Ou seja, a implementação das políticas ambientais brasileiras pode servir como um certificado que comprove a sustentabilidade da produção agropecuária nacional, o que pode garantir uma maior participação dos produtos brasileiros no mercado europeu, além de permitir a abertura de novos mercados.
As exportações brasileiras de commodities agrícolas tem tudo para se manter elevadas
Diante de toda a análise do BCG, fica claro que as empresas alocadas em mercados em desenvolvimento, como no Brasil, ainda têm tempo para adotar as medidas necessárias para continuarem competitivas na União Europeia.
Para isso, é importante que as organizações se preparem para atingir padrões de sustentabilidade em diversas dimensões, como:
- Mapear a relevância das regulamentações para os negócios;
- Identificar lacunas em medição;
- Reportar e capacidade da empresa em oferecer produtos de baixo carbono; e
- Desenvolver um mapa de todas as operações para a transformação de sustentabilidade, identificando as ações que irão melhorar o desempenho nos quesitos socioambientais.

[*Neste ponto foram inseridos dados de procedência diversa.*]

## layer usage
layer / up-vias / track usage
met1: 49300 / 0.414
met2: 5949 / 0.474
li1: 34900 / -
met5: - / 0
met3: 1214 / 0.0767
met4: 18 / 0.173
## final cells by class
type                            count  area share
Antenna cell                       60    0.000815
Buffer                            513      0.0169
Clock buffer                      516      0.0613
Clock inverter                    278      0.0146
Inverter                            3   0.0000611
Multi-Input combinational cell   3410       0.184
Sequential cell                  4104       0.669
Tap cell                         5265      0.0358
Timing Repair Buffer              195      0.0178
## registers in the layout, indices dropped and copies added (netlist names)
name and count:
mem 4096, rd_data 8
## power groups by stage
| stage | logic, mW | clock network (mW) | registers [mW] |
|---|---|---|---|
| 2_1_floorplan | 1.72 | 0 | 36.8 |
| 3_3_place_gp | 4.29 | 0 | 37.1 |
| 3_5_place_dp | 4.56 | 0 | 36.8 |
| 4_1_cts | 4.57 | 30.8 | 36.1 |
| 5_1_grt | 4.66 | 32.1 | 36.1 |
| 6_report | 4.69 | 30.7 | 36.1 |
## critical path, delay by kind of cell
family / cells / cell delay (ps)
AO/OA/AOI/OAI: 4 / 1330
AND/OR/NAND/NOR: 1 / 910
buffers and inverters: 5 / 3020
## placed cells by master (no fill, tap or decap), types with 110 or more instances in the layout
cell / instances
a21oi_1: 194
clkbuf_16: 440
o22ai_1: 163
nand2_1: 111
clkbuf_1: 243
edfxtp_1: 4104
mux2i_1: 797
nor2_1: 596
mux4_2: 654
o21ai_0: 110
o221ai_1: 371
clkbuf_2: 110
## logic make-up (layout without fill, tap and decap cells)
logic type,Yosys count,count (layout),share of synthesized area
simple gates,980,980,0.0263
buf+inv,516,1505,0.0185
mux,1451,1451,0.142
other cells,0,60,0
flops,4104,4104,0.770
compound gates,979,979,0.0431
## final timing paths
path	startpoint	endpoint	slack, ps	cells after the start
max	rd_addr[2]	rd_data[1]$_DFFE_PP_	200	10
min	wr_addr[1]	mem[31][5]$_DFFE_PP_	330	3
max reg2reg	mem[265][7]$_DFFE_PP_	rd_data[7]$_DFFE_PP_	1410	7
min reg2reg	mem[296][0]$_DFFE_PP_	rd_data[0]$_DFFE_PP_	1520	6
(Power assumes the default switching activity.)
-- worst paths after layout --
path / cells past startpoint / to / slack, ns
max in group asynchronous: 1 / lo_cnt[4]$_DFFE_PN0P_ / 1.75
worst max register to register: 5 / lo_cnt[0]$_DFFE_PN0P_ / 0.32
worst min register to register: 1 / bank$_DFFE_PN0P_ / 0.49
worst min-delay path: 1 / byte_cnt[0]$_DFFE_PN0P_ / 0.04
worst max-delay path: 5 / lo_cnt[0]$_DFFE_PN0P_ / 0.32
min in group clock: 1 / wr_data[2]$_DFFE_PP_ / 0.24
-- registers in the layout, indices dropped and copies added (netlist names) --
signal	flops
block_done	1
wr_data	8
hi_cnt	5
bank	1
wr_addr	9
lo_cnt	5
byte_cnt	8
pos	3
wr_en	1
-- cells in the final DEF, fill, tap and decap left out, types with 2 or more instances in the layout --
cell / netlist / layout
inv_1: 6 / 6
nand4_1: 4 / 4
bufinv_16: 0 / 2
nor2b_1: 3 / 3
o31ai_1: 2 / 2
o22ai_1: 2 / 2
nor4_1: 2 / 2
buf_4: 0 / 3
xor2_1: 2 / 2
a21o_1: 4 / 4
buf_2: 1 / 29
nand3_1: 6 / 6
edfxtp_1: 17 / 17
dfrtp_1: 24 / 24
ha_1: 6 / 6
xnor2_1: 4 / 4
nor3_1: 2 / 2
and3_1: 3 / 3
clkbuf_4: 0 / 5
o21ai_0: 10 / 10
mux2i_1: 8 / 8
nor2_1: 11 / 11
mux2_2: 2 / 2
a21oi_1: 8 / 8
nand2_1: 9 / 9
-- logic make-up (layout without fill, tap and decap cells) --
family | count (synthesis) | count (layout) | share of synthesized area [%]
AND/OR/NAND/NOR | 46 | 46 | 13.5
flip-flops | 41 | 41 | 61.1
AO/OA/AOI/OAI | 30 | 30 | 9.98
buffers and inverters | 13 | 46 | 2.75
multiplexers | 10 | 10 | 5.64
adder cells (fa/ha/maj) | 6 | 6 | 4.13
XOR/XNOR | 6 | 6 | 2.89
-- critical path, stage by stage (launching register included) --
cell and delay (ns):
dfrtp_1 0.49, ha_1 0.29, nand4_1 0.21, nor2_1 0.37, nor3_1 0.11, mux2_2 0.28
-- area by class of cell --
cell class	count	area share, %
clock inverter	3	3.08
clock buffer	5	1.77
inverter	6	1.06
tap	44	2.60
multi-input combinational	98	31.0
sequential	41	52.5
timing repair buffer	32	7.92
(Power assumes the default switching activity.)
==> src/hdl/ycc_pkg.sv <==
// Block format of the YCbCr sample stream
// Sample counts, buffer layout, clamp limits and the channel tag
`default_nettype none

package ycc_pkg;

   localparam int sample_width = 8;

   // One block is 128 Y, then 64 Cb, then 64 Cr
   localparam int luma_count   = 128;
   localparam int chroma_count = 64;
   localparam int chroma_group = 8;
   localparam int chroma_half  = 4;

   // Bank layout, with the bank bit on top of the address
   localparam int bank_depth     = 256;
   localparam int buf_addr_width = 9;
   localparam logic [buf_addr_width-2:0] cb_base = 8'd128;
   localparam logic [buf_addr_width-2:0] cr_base = 8'd192;

   // Limits after the level shift
   localparam logic [sample_width-1:0] luma_min     = 8'd16;
   localparam logic [sample_width-1:0] luma_max     = 8'd235;
   localparam logic [sample_width-1:0] chroma_min   = 8'd16;
   localparam logic [sample_width-1:0] chroma_max   = 8'd240;
   localparam logic [sample_width-1:0] level_offset = 8'd128;

   typedef enum logic [1:0] {ch_y, ch_cb, ch_cr} ycc_channel_e;

endpackage

`default_nettype wire

==> src/hdl/color_pkg.sv <==
// BT.601 fixed-point conversion constants
// Gains, offsets, rounding and RGB565 field widths
`default_nettype none

package color_pkg;

   localparam int acc_width = 20;

   // Gains scaled by 256
   localparam logic signed [acc_width-1:0] coef_y  = acc_width'(298);
   localparam logic signed [acc_width-1:0] coef_rv = acc_width'(409);
   localparam logic signed [acc_width-1:0] coef_gu = acc_width'(100);
   localparam logic signed [acc_width-1:0] coef_gv = acc_width'(208);
   localparam logic signed [acc_width-1:0] coef_bu = acc_width'(516);

   localparam logic signed [acc_width-1:0] luma_offset   = acc_width'(16);
   localparam logic signed [acc_width-1:0] chroma_offset = acc_width'(128);

   // Round to nearest before dropping the fraction
   localparam logic signed [acc_width-1:0] round_bias = acc_width'(128);
   localparam int coef_shift = 8;

   localparam int red_bits   = 5;
   localparam int green_bits = 6;
   localparam int blue_bits  = 5;

endpackage

`default_nettype wire

==> src/hdl/ycbcr_to_rgb.sv <==
// Fixed-point BT.601 colour matrix
// Product stage, sum and saturate stage, RGB565 packing
`default_nettype none
`timescale 1ns/1ps

module ycbcr_to_rgb (
   input  wire logic                              clock,
   input  wire logic                              reset_n,
   input  wire logic                              ycc_valid,
   input  wire logic [ycc_pkg::sample_width-1:0]  ycc_y,
   input  wire logic [ycc_pkg::sample_width-1:0]  ycc_cb,
   input  wire logic [ycc_pkg::sample_width-1:0]  ycc_cr,
   output logic                                   rgb_valid,
   output logic      [15:0]                       rgb_data
);

   logic                                   prod_valid;
   logic signed [color_pkg::acc_width-1:0] y_term;
   logic signed [color_pkg::acc_width-1:0] r_cr;
   logic signed [color_pkg::acc_width-1:0] g_cb;
   logic signed [color_pkg::acc_width-1:0] g_cr;
   logic signed [color_pkg::acc_width-1:0] b_cb;
   logic        [ycc_pkg::sample_width-1:0] red;
   logic        [ycc_pkg::sample_width-1:0] green;
   logic        [ycc_pkg::sample_width-1:0] blue;

   function automatic logic signed [color_pkg::acc_width-1:0] widen(
      input logic [ycc_pkg::sample_width-1:0] value
   );
      widen = $signed({{(color_pkg::acc_width - ycc_pkg::sample_width){1'b0}}, value});
   endfunction

   // Round, drop the fraction, limit to 0..255
   function automatic logic [ycc_pkg::sample_width-1:0] saturate(
      input logic signed [color_pkg::acc_width-1:0] sum
   );
      logic signed [color_pkg::acc_width-1:0] scaled;
      scaled = (sum + color_pkg::round_bias) >>> color_pkg::coef_shift;
      if (scaled < 0)
         saturate = '0;
      else if (scaled > 255)
         saturate = '1;
      else
         saturate = scaled[ycc_pkg::sample_width-1:0];
   endfunction

   //============================================================
   // Stage one, signed products
   //============================================================
   always_ff @(posedge clock)
   begin
      if (ycc_valid)
      begin
         y_term <= (widen(ycc_y) - color_pkg::luma_offset) * color_pkg::coef_y;
         r_cr   <= (widen(ycc_cr) - color_pkg::chroma_offset) * color_pkg::coef_rv;
         g_cb   <= (widen(ycc_cb) - color_pkg::chroma_offset) * color_pkg::coef_gu;
         g_cr   <= (widen(ycc_cr) - color_pkg::chroma_offset) * color_pkg::coef_gv;
         b_cb   <= (widen(ycc_cb) - color_pkg::chroma_offset) * color_pkg::coef_bu;
      end
   end

   //============================================================
   // Stage two, sums and packing
   //============================================================
   assign red   = saturate(y_term + r_cr);
   assign green = saturate(y_term - g_cb - g_cr);
   assign blue  = saturate(y_term + b_cb);

   always_ff @(posedge clock or negedge reset_n)
   begin
      if (!reset_n)
      begin
         prod_valid <= 1'b0;
         rgb_valid  <= 1'b0;
      end
      else
      begin
         prod_valid <= ycc_valid;
         rgb_valid  <= prod_valid;
      end
   end

   // Top bits of each channel
   always_ff @(posedge clock)
   begin
      if (prod_valid)
         rgb_data <= {red[7 -: color_pkg::red_bits],
                      green[7 -: color_pkg::green_bits],
                      blue[7 -: color_pkg::blue_bits]};
   end

endmodule

`default_nettype wire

Para isso, é essencial aumentar o diálogo e as negociações sobre a equivalência de padrões ambientais entre Brasil e UE, investir em cooperação técnica para o desenvolvimento de práticas agrícolas e industriais mais sustentáveis.
“Desde 2015 vemos a proliferação de novas regulamentações climáticas no mercado global, e a tendência é que as exigências fiquem cada vez maiores para exportações. Entrar em conformidade com essas novas regras é possível, e estar na vanguarda do movimento sustentável pode criar vantagens competitivas a longo prazo”, finaliza Arthur.